شماره ركورد كنفرانس :
3834
عنوان مقاله :
Effect of Different Methanol Concentrations on dsDNA Structure: An Molecular Dynamics Simulation Study
پديدآورندگان :
Gomar Maryam maryam_gomar63@yahoo.com Department of Physical Chemistry, Faculty of Chemistry, University of Mazandaran, Babolsar, Iran; , Yeganegi Saeid Department of Physical Chemistry, Faculty of Chemistry, University of Mazandaran, Babolsar, Iran
كليدواژه :
Gromacs , Simulation , RMSD , RMSF , dsDNA
عنوان كنفرانس :
نوزدهمين سمينار شيمي فيزيك ايران
چكيده فارسي :
The various thermodynamic macroscopic observables Root-mean-square fluctuation (RMSF) and root mean square deviation (RMSD) of nucleic acid backbone of 10 base-sequences of double-stranded DNA (dsDNA) of the P53 gene between 130 and 144 codon were studied using molecular dynamics (MD) simulations.
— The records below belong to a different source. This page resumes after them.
### src/rtl/utlb_plru.sv
//------------------------------
// uTLB pseudo-LRU replacement top
// Hit tracker, node array, victim select
//------------------------------

`timescale 1ns/1ps

module utlb_plru (
  input  logic                 lru_clk,
  input  logic                 cpurst_b,
  input  plru_pkg::entry_vec_t entry_vld,
  input  plru_pkg::entry_vec_t hit_onehot0,
  input  plru_pkg::entry_vec_t hit_onehot1,
  input  logic                 hit_vld0,
  input  logic                 hit_vld1,
  input  logic                 refill_on,
  input  logic                 refill_vld,
  output plru_pkg::entry_vec_t ref_num
);

  import plru_pkg::*;

  port_updt_t [PLRU_HIT_PORTS-1:0] rd_updt;
  entry_idx_t                      refill_idx;
  tree_vec_t                       node_bits;

  plru_hit_track u_hit_track (
    .lru_clk     (lru_clk),
    .cpurst_b    (cpurst_b),
    .hit_onehot0 (hit_onehot0),
    .hit_onehot1 (hit_onehot1),
    .hit_vld0    (hit_vld0),
    .hit_vld1    (hit_vld1),
    .rd_updt     (rd_updt)
  );

  //------------------------------
  // Tree nodes in heap order
  //------------------------------
  // Level lvl holds 2**lvl nodes starting at bit 2**lvl - 1
  for (genvar lvl = 0; lvl < PLRU_IDX_W; lvl++)
  begin : g_level
    for (genvar pos = 0; pos < (1 << lvl); pos++)
    begin : g_node
      plru_node #(
        .LEVEL (lvl),
        .POS   (pos)
      ) u_node (
        .lru_clk    (lru_clk),
        .cpurst_b   (cpurst_b),
        .refill_vld (refill_vld),
        .refill_idx (refill_idx),
        .rd_updt    (rd_updt),
        .node_bit   (node_bits[(1 << lvl) - 1 + pos])
      );
    end
  end

  plru_victim_sel u_victim_sel (
    .lru_clk    (lru_clk),
    .cpurst_b   (cpurst_b),
    .entry_vld  (entry_vld),
    .node_bits  (node_bits),
    .refill_on  (refill_on),
    .refill_idx (refill_idx),
    .ref_num    (ref_num)
  );

endmodule
<file path="src/hw/memCtrlPkg.sv">
package memCtrlPkg;

    // byte-wide RAM address space
    localparam int addrWidth = 17;
    localparam int wordWidth = 32;
    localparam int byteWidth = 8;

    // byte offset inside a word
    localparam int offWidth = $clog2(wordWidth / byteWidth);

    // access length in bytes
    localparam int lenWidth = 3;
    localparam logic [lenWidth-1:0] lenByte = 3'd1;
    localparam logic [lenWidth-1:0] lenHalf = 3'd2;
    localparam logic [lenWidth-1:0] lenWord = 3'd4;

    // latched operation
    typedef enum logic [1:0] {
        opFetch,
        opLoad,
        opStore
    } memOp_t;

    // current RAM owner
    typedef enum logic [1:0] {
        ownIdle,
        ownData,
        ownFetch
    } owner_t;

    // byte sequencer states
    // drain waits for the last read byte to come back
    typedef enum logic [1:0] {
        seqIdle,
        seqIssue,
        seqDrain
    } seqState_t;

endpackage

</file>
<file path="src/hw/portArbiter.sv">
`timescale 1ns/1ps

module portArbiter (
    input  logic                              clk,
    input  logic                              rst,
    input  logic                              rdy,
    input  logic                              ioBufferFull,
    input  logic                              dataEn,
    input  logic                              dataStore,
    input  logic [memCtrlPkg::lenWidth-1:0]   dataLen,
    input  logic [memCtrlPkg::addrWidth-1:0]  dataAddr,
    input  logic [memCtrlPkg::wordWidth-1:0]  dataWdata,
    input  logic                              fetchEn,
    input  logic [memCtrlPkg::addrWidth-1:0]  fetchAddr,
    input  logic                              finish,
    output logic                              advance,
    output logic                              start,
    output memCtrlPkg::memOp_t                op,
    output logic [memCtrlPkg::lenWidth-1:0]   len,
    output logic [memCtrlPkg::addrWidth-1:0]  baseAddr,
    output logic [memCtrlPkg::wordWidth-1:0]  wdata,
    output memCtrlPkg::owner_t                owner
);

    // the only place the stall inputs are looked at
    assign advance = rdy && !ioBufferFull;

    always_ff @(posedge clk) begin
        if (rst) begin
            owner    <= memCtrlPkg::ownIdle;
            start    <= 1'b0;
            op       <= memCtrlPkg::opFetch;
            len      <= memCtrlPkg::lenWord;
            baseAddr <= '0;
            wdata    <= '0;
        end else if (advance) begin
            // start lasts one enabled cycle
            start <= 1'b0;
            if (owner == memCtrlPkg::ownIdle) begin
                // data side wins a tie
                if (dataEn) begin
                    owner    <= memCtrlPkg::ownData;
                    start    <= 1'b1;
                    len      <= dataLen;
                    baseAddr <= dataAddr;
                    wdata    <= dataWdata;
                    if (dataStore) begin
                        op <= memCtrlPkg::opStore;
                    end else begin
                        op <= memCtrlPkg::opLoad;
                    end
                end else if (fetchEn) begin
                    owner    <= memCtrlPkg::ownFetch;
                    start    <= 1'b1;
                    op       <= memCtrlPkg::opFetch;
                    len      <= memCtrlPkg::lenWord;
                    baseAddr <= fetchAddr;
                end
            end else if (finish) begin
                // back to idle after the done cycle
                owner <= memCtrlPkg::ownIdle;
            end
        end
    end

endmodule

</file>
<file path="src/hw/byteSequencer.sv">
`timescale 1ns/1ps

module byteSequencer (
    input  logic                              clk,
    input  logic                              rst,
    input  logic                              advance,
    input  logic                              start,
    input  memCtrlPkg::memOp_t                op,
    input  logic [memCtrlPkg::lenWidth-1:0]   len,
    input  logic [memCtrlPkg::addrWidth-1:0]  baseAddr,
    input  logic [memCtrlPkg::wordWidth-1:0]  wdata,
    output logic [memCtrlPkg::addrWidth-1:0]  memAddr,
    output logic                              memWrite,
    output logic [memCtrlPkg::byteWidth-1:0]  memWdata,
    output logic                              beat,
    output logic [memCtrlPkg::offWidth-1:0]   beatIndex,
    output logic                              lastBeat,
    output logic                              storeDone
);

    memCtrlPkg::seqState_t state;

    logic [memCtrlPkg::offWidth-1:0] offset;
    logic [memCtrlPkg::lenWidth-1:0] lastOffset;
    logic                            active;
    logic                            isStore;

    // byte 0 goes out while start is still up
    assign active = (state == memCtrlPkg::seqIssue) ||
                    (state == memCtrlPkg::seqIdle && start);

    assign isStore    = (op == memCtrlPkg::opStore);
    assign lastOffset = len - memCtrlPkg::lenByte;
    assign lastBeat   = active && (memCtrlPkg::lenWidth'(offset) == lastOffset);

    // RAM side
    assign memAddr  = baseAddr + memCtrlPkg::addrWidth'(offset);
    assign memWrite = advance && active && isStore;

    // little-endian byte of the store word
    assign memWdata = wdata[offset * memCtrlPkg::byteWidth +: memCtrlPkg::byteWidth];

    // read beats for the output side
    assign beat      = active && !isStore;
    assign beatIndex = offset;

    // last write byte ends a store
    assign storeDone = active && isStore && lastBeat;

    always_ff @(posedge clk) begin
        if (rst) begin
            state  <= memCtrlPkg::seqIdle;
            offset <= '0;
        end else if (advance) begin
            case (state)
                memCtrlPkg::seqIdle: begin
                    if (start) begin
                        if (lastBeat) begin
                            // single byte access
                            offset <= '0;
                            if (isStore) begin
                                state <= memCtrlPkg::seqIdle;
                            end else begin
                                state <= memCtrlPkg::seqDrain;
                            end
                        end else begin
                            offset <= offset + memCtrlPkg::offWidth'(1);
                            state  <= memCtrlPkg::seqIssue;
                        end
                    end
                end

                memCtrlPkg::seqIssue: begin
                    if (lastBeat) begin
                        offset <= '0;
                        if (isStore) begin
                            state <= memCtrlPkg::seqIdle;
                        end else begin
                            state <= memCtrlPkg::seqDrain;
                        end
                    end else begin
                        offset <= offset + memCtrlPkg::offWidth'(1);
                    end
                end

                memCtrlPkg::seqDrain: begin
                    // last byte is on memRdata this cycle
                    state <= memCtrlPkg::seqIdle;
                end

                default: begin
                    state  <= memCtrlPkg::seqIdle;
                    offset <= '0;
                end
            endcase
        end
    end

endmodule

</file>
<file path="src/hw/wordAssembler.sv">
`timescale 1ns/1ps

module wordAssembler (
    input  logic                              clk,
    input  logic                              rst,
    input  logic                              advance,
    input  memCtrlPkg::memOp_t                op,
    input  logic [memCtrlPkg::lenWidth-1:0]   len,
    input  logic [memCtrlPkg::byteWidth-1:0]  memRdata,
    input  logic                              beat,
    input  logic [memCtrlPkg::offWidth-1:0]   beatIndex,
    input  logic                              lastBeat,
    input  logic                              storeDone,
    output logic                              dataDone,
    output logic [memCtrlPkg::wordWidth-1:0]  dataRdata,
    output logic                              fetchDone,
    output logic [memCtrlPkg::wordWidth-1:0]  fetchInst,
    output logic                              finish
);

    logic                             beatQ;
    logic                             lastQ;
    logic [memCtrlPkg::offWidth-1:0]  idxQ;
    logic [memCtrlPkg::wordWidth-1:0] collector;
    logic [memCtrlPkg::wordWidth-1:0] merged;
    logic [memCtrlPkg::wordWidth-1:0] loadWord;
    logic [memCtrlPkg::wordWidth-1:0] dataRdataQ;
    logic [memCtrlPkg::wordWidth-1:0] fetchInstQ;
    logic                             readDone;
    logic                             loadDone;

    // flags follow the RAM by one enabled cycle
    always_ff @(posedge clk) begin
        if (rst) begin
            beatQ      <= 1'b0;
            lastQ      <= 1'b0;
            idxQ       <= '0;
            dataRdataQ <= '0;
            fetchInstQ <= '0;
        end else if (advance) begin
            beatQ <= beat;
            lastQ <= beat && lastBeat;
            idxQ  <= beatIndex;
            if (loadDone) begin
                dataRdataQ <= loadWord;
            end
            if (fetchDone) begin
                fetchInstQ <= merged;
            end
        end
    end

    always_ff @(posedge clk) begin
        if (advance && beatQ) begin
            collector[idxQ * memCtrlPkg::byteWidth +: memCtrlPkg::byteWidth] <= memRdata;
        end
    end

    // current byte goes straight into the result
    always_comb begin
        merged = collector;
        merged[idxQ * memCtrlPkg::byteWidth +: memCtrlPkg::byteWidth] = memRdata;
    end

    // zero-extend above len bytes
    always_comb begin
        case (len)
            memCtrlPkg::lenByte: begin
                loadWord = {{(memCtrlPkg::wordWidth - memCtrlPkg::byteWidth){1'b0}},
                            merged[memCtrlPkg::byteWidth-1:0]};
            end
            memCtrlPkg::lenHalf: begin
                loadWord = {{(memCtrlPkg::wordWidth - 2 * memCtrlPkg::byteWidth){1'b0}},
                            merged[2*memCtrlPkg::byteWidth-1:0]};
            end
            default: begin
                loadWord = merged;
            end
        endcase
    end

    assign readDone  = advance && beatQ && lastQ;
    assign loadDone  = readDone && (op == memCtrlPkg::opLoad);
    assign fetchDone = readDone && (op == memCtrlPkg::opFetch);
    assign dataDone  = loadDone || (advance && storeDone);
    assign finish    = dataDone || fetchDone;

    // new value shows in the done cycle, then held
    assign dataRdata = loadDone ? loadWord : dataRdataQ;
    assign fetchInst = fetchDone ? merged : fetchInstQ;

endmodule

</file>
<file path="src/hw/memCtrl.sv">
`timescale 1ns/1ps

module memCtrl (
    input  logic                              clk,
    input  logic                              rst,
    input  logic                              rdy,
    input  logic                              ioBufferFull,
    input  logic                              dataEn,
    input  logic                              dataStore,
    input  logic [memCtrlPkg::lenWidth-1:0]   dataLen,
    input  logic [memCtrlPkg::addrWidth-1:0]  dataAddr,
    input  logic [memCtrlPkg::wordWidth-1:0]  dataWdata,
    output logic                              dataDone,
    output logic [memCtrlPkg::wordWidth-1:0]  dataRdata,
    input  logic                              fetchEn,
    input  logic [memCtrlPkg::addrWidth-1:0]  fetchAddr,
    output logic                              fetchDone,
    output logic [memCtrlPkg::wordWidth-1:0]  fetchInst,
    output logic [memCtrlPkg::addrWidth-1:0]  memAddr,
    output logic                              memWrite,
    output logic [memCtrlPkg::byteWidth-1:0]  memWdata,
    input  logic [memCtrlPkg::byteWidth-1:0]  memRdata,
    output memCtrlPkg::owner_t                owner
);

    logic                             advance;
    logic                             start;
    memCtrlPkg::memOp_t               op;
    logic [memCtrlPkg::lenWidth-1:0]  len;
    logic [memCtrlPkg::addrWidth-1:0] baseAddr;
    logic [memCtrlPkg::wordWidth-1:0] wdata;
    logic                             beat;
    logic [memCtrlPkg::offWidth-1:0]  beatIndex;
    logic                             lastBeat;
    logic                             storeDone;
    logic                             finish;

    portArbiter arbiter0 (
        .clk          (clk),
        .rst          (rst),
        .rdy          (rdy),
        .ioBufferFull (ioBufferFull),
        .dataEn       (dataEn),
        .dataStore    (dataStore),
        .dataLen      (dataLen),
        .dataAddr     (dataAddr),
        .dataWdata    (dataWdata),
        .fetchEn      (fetchEn),
        .fetchAddr    (fetchAddr),
        .finish       (finish),
        .advance      (advance),
        .start        (start),
        .op           (op),
        .len          (len),
        .baseAddr     (baseAddr),
        .wdata        (wdata),
        .owner        (owner)
    );

    byteSequencer sequencer0 (
        .clk       (clk),
        .rst       (rst),
        .advance   (advance),
        .start     (start),
        .op        (op),
        .len       (len),
        .baseAddr  (baseAddr),
        .wdata     (wdata),
        .memAddr   (memAddr),
        .memWrite  (memWrite),
        .memWdata  (memWdata),
        .beat      (beat),
        .beatIndex (beatIndex),
        .lastBeat  (lastBeat),
        .storeDone (storeDone)
    );

    wordAssembler assembler0 (
        .clk       (clk),
        .rst       (rst),
        .advance   (advance),
        .op        (op),
        .len       (len),
        .memRdata  (memRdata),
        .beat      (beat),
        .beatIndex (beatIndex),
        .lastBeat  (lastBeat),
        .storeDone (storeDone),
        .dataDone  (dataDone),
        .dataRdata (dataRdata),
        .fetchDone (fetchDone),
        .fetchInst (fetchInst),
        .finish    (finish)
    );

endmodule

</file>
[config.mk]
export PLATFORM = sky130hd
export DESIGN_NAME = lcd_init_rom
export DESIGN_NICKNAME = d
export VERILOG_FILES = /design/src/verilog/lcd_pkg.sv /design/src/verilog/lcd_init_rom.sv
export SDC_FILE = /design/constraint.sdc
export NUM_CORES = 1
export LEC_CHECK = 0
export ABC_AREA = 1
export BUFFER_PORTS_ARGS = -buffer_cell sky130_fd_sc_hd__buf_4
export CORE_AREA = 3 3 40 42
export DETAILED_ROUTE_END_ITERATION = 16
export DIE_AREA = 0 0 43 45
export GPL_TIMING_DRIVEN = 0
export PLACE_DENSITY_LB_ADDON = 0.15
export SLEW_MARGIN = 10
export SYNTH_ARGS = -nofsm -noshare
export SYNTH_HDL_FRONTEND = slang
export SYNTH_SLANG_ARGS = --single-unit
export TNS_END_PERCENT = 50
[constraint.sdc]
create_clock -name vclk -period 0.8
set_input_delay 0.12 -clock vclk [all_inputs]
set_output_delay 0.12 -clock vclk [all_outputs]
set_load 0.1 [all_outputs]
[src/verilog/lcd_pkg.sv]
// bus widths, cycle timing, panel command codes and the state, op and bus enums
package lcd_pkg;

    localparam int LCD_DW     = 16;
    localparam int FILL_CNT_W = 16;

    localparam int RESET_CYCLES = 16;                 // panel reset low time
    localparam int RST_CNT_W    = $clog2(RESET_CYCLES);

    localparam int WR_LOW_CYCLES  = 2;
    localparam int WR_HIGH_CYCLES = 2;
    localparam int RD_LOW_CYCLES  = 4;                // data sampled in the last low cycle
    localparam int WR_LEN         = WR_LOW_CYCLES + WR_HIGH_CYCLES;
    localparam int RD_LEN         = RD_LOW_CYCLES + 1;
    localparam int BUS_CNT_W      = $clog2((RD_LEN > WR_LEN) ? RD_LEN : WR_LEN);

    localparam int INIT_LEN = 8;
    localparam int INIT_AW  = $clog2(INIT_LEN);

    // panel commands issued by the controller itself
    localparam logic [LCD_DW-1:0] CMD_MEM_WRITE = 16'h002C;
    localparam logic [LCD_DW-1:0] CMD_READ_ID   = 16'h00D3;

    typedef enum logic [2:0] {
        OP_WR_CMD     = 3'd0,
        OP_WR_DATA    = 3'd1,
        OP_FILL_COUNT = 3'd2,
        OP_FILL       = 3'd3,
        OP_READ_ID    = 3'd4
    } host_op_t;

    typedef enum logic [2:0] {
        ST_RESET,
        ST_INIT,
        ST_IDLE,
        ST_HOST,
        ST_FILL_CMD,
        ST_FILL_PIX,
        ST_ID_CMD,
        ST_ID_READ
    } ctrl_state_t;

    typedef enum logic {
        BUS_WRITE = 1'b0,
        BUS_READ  = 1'b1
    } bus_op_t;

endpackage

[src/verilog/lcd_init_rom.sv]
`timescale 1ns/1ps
// panel init table: register-select flag and word per step
module lcd_init_rom (
    input  logic [lcd_pkg::INIT_AW-1:0] init_step_i,
    output logic                        init_rs_o,
    output logic [lcd_pkg::LCD_DW-1:0]  init_word_o
);

    // rs low for a command, high for one of its parameters
    always_comb begin
        case (init_step_i)
            3'd0: begin
                init_rs_o   = 1'b0;
                init_word_o = 16'h0011;     // sleep out
            end
            3'd1: begin
                init_rs_o   = 1'b0;
                init_word_o = 16'h003A;     // pixel format
            end
            3'd2: begin
                init_rs_o   = 1'b1;
                init_word_o = 16'h0055;     // 16 bits per pixel
            end
            3'd3: begin
                init_rs_o   = 1'b0;
                init_word_o = 16'h0036;     // memory access control
            end
            3'd4: begin
                init_rs_o   = 1'b1;
                init_word_o = 16'h0048;     // column order flipped, bgr
            end
            3'd5: begin
                init_rs_o   = 1'b0;
                init_word_o = 16'h0013;     // normal display mode
            end
            3'd6: begin
                init_rs_o   = 1'b0;
                init_word_o = 16'h0020;     // inversion off
            end
            3'd7: begin
                init_rs_o   = 1'b0;
                init_word_o = 16'h0029;     // display on
            end
            default: begin
                init_rs_o   = 1'b0;
                init_word_o = 16'h0000;     // nop
            end
        endcase
    end

endmodule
The AMBER program was utilized to prepare the dsDNA structure of the p53 sequence and were studied using molecular dynamics (MD) simulations. MD simulations were carried out using Gromacs program. In this study, we Obtained the outcome of the properties of dsDNA system by different ensembles. The conical ensemble (NVT) and isobaric—isothermal (NPT) ensemble were employed to characterize the effect of different Methanol concentrations on dsDNA structure.